#### Activity
What you return must be an exact copy of the lines in the listing below between the line holding "step | util, % | area (um^2) | instances" and the line holding "global route | r_acc[0] | r_acc[0] | 510", inclusive, and nothing more.

[Data excerpts Boundary: Start]

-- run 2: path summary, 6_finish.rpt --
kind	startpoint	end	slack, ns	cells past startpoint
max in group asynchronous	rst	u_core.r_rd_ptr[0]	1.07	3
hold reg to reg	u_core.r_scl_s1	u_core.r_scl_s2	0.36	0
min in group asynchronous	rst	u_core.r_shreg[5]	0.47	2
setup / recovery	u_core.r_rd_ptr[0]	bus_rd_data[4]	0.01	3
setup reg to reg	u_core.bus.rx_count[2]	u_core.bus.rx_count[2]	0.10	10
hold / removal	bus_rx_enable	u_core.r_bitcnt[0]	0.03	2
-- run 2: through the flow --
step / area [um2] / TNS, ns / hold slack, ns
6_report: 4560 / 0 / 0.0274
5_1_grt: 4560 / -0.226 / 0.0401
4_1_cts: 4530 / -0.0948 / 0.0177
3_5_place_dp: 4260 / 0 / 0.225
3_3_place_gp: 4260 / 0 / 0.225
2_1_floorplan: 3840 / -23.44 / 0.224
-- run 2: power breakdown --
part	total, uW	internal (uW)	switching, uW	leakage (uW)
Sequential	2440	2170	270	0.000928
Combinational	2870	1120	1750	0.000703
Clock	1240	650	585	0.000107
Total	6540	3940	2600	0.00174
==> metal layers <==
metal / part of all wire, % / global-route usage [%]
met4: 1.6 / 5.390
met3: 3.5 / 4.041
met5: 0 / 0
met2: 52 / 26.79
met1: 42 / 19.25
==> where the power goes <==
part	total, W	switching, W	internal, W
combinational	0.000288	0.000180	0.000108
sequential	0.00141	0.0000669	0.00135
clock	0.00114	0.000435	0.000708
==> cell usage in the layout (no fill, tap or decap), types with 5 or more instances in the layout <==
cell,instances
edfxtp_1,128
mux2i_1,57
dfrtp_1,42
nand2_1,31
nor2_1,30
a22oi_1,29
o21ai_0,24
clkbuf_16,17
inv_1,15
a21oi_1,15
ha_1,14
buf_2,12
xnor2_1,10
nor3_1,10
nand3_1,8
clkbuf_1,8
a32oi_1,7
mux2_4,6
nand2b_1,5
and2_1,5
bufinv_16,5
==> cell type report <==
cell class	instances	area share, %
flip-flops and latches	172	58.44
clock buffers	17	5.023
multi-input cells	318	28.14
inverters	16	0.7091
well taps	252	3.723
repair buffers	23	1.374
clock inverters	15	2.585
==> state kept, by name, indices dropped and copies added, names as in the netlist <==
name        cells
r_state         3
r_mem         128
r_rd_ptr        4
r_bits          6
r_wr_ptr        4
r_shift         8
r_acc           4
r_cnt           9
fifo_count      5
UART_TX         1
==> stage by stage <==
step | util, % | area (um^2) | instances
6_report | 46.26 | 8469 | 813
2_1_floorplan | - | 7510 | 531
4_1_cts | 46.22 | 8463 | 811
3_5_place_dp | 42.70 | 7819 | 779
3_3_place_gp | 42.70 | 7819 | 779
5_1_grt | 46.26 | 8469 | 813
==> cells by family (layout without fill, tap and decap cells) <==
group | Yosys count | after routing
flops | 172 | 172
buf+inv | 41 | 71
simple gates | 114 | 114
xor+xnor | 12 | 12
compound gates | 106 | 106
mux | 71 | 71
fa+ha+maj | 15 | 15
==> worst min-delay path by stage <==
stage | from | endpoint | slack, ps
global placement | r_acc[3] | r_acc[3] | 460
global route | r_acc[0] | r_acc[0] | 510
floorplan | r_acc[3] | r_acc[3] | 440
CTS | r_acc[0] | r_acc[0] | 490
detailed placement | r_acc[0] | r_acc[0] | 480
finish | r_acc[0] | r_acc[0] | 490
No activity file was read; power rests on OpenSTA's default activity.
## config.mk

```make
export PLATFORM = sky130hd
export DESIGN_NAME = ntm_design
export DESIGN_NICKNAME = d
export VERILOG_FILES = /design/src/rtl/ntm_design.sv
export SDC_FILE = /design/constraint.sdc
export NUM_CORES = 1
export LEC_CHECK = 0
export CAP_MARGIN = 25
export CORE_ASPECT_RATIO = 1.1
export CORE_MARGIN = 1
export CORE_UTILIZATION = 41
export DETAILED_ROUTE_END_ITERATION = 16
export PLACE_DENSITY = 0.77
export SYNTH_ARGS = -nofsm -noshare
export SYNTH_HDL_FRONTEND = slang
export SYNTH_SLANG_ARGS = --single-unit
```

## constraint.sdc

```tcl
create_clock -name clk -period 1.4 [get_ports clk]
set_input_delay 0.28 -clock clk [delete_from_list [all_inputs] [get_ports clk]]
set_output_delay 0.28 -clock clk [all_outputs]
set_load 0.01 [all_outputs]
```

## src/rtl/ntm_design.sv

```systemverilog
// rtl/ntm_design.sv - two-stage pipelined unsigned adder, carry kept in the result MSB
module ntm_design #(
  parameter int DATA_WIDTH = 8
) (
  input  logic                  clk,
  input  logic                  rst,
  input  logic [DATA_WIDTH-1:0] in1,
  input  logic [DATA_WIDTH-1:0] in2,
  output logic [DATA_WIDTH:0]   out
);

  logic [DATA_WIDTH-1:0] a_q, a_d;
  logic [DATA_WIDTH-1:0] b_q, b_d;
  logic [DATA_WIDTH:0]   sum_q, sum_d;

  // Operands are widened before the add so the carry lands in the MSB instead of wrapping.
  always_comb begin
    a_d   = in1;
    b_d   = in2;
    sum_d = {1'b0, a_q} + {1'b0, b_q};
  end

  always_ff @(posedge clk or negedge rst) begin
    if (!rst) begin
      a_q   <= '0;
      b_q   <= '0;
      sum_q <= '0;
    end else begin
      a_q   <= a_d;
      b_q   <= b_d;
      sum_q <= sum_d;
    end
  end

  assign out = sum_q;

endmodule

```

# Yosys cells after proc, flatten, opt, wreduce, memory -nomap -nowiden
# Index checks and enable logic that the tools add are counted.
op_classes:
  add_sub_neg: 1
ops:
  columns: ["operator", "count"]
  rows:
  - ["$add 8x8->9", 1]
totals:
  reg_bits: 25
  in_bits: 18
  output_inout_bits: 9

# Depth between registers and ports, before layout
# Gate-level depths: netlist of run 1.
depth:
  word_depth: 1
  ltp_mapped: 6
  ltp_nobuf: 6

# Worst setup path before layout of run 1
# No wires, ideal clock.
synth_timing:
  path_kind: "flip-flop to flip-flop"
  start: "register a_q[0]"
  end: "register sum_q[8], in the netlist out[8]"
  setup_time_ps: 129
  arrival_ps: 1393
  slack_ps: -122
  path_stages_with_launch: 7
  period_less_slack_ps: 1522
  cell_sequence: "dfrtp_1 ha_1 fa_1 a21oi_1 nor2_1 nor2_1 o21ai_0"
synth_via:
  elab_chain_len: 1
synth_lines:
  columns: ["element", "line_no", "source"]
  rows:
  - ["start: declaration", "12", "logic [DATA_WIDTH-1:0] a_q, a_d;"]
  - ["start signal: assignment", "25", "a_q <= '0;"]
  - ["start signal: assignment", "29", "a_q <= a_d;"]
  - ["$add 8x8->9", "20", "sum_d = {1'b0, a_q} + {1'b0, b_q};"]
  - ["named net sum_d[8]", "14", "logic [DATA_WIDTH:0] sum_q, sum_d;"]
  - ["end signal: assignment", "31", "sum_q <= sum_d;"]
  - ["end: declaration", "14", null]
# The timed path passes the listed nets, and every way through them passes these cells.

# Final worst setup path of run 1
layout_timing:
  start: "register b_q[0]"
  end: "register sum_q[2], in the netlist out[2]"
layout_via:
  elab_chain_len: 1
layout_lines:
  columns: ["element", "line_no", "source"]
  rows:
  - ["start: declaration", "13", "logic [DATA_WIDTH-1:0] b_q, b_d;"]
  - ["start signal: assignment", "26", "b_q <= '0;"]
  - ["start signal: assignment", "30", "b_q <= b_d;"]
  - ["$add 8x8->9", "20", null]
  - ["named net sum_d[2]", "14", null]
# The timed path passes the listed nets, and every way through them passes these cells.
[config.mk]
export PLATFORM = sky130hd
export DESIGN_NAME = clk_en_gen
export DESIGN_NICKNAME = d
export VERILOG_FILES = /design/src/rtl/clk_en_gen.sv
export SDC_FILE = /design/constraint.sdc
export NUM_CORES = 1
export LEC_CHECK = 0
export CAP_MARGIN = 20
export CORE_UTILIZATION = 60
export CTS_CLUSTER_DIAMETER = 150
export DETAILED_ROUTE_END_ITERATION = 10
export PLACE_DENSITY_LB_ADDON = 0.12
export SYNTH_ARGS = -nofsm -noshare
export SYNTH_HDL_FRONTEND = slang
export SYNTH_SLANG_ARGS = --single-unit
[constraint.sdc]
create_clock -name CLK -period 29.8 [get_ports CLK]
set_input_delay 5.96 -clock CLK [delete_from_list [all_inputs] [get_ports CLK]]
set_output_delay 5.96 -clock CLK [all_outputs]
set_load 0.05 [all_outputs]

[Data excerpts Boundary: End]

#### Task response
step | util, % | area (um^2) | instances
6_report | 46.26 | 8469 | 813
2_1_floorplan | - | 7510 | 531
4_1_cts | 46.22 | 8463 | 811
3_5_place_dp | 42.70 | 7819 | 779
3_3_place_gp | 42.70 | 7819 | 779
5_1_grt | 46.26 | 8469 | 813
==> cells by family (layout without fill, tap and decap cells) <==
group | Yosys count | after routing
flops | 172 | 172
buf+inv | 41 | 71
simple gates | 114 | 114
xor+xnor | 12 | 12
compound gates | 106 | 106
mux | 71 | 71
fa+ha+maj | 15 | 15
==> worst min-delay path by stage <==
stage | from | endpoint | slack, ps
global placement | r_acc[3] | r_acc[3] | 460
global route | r_acc[0] | r_acc[0] | 510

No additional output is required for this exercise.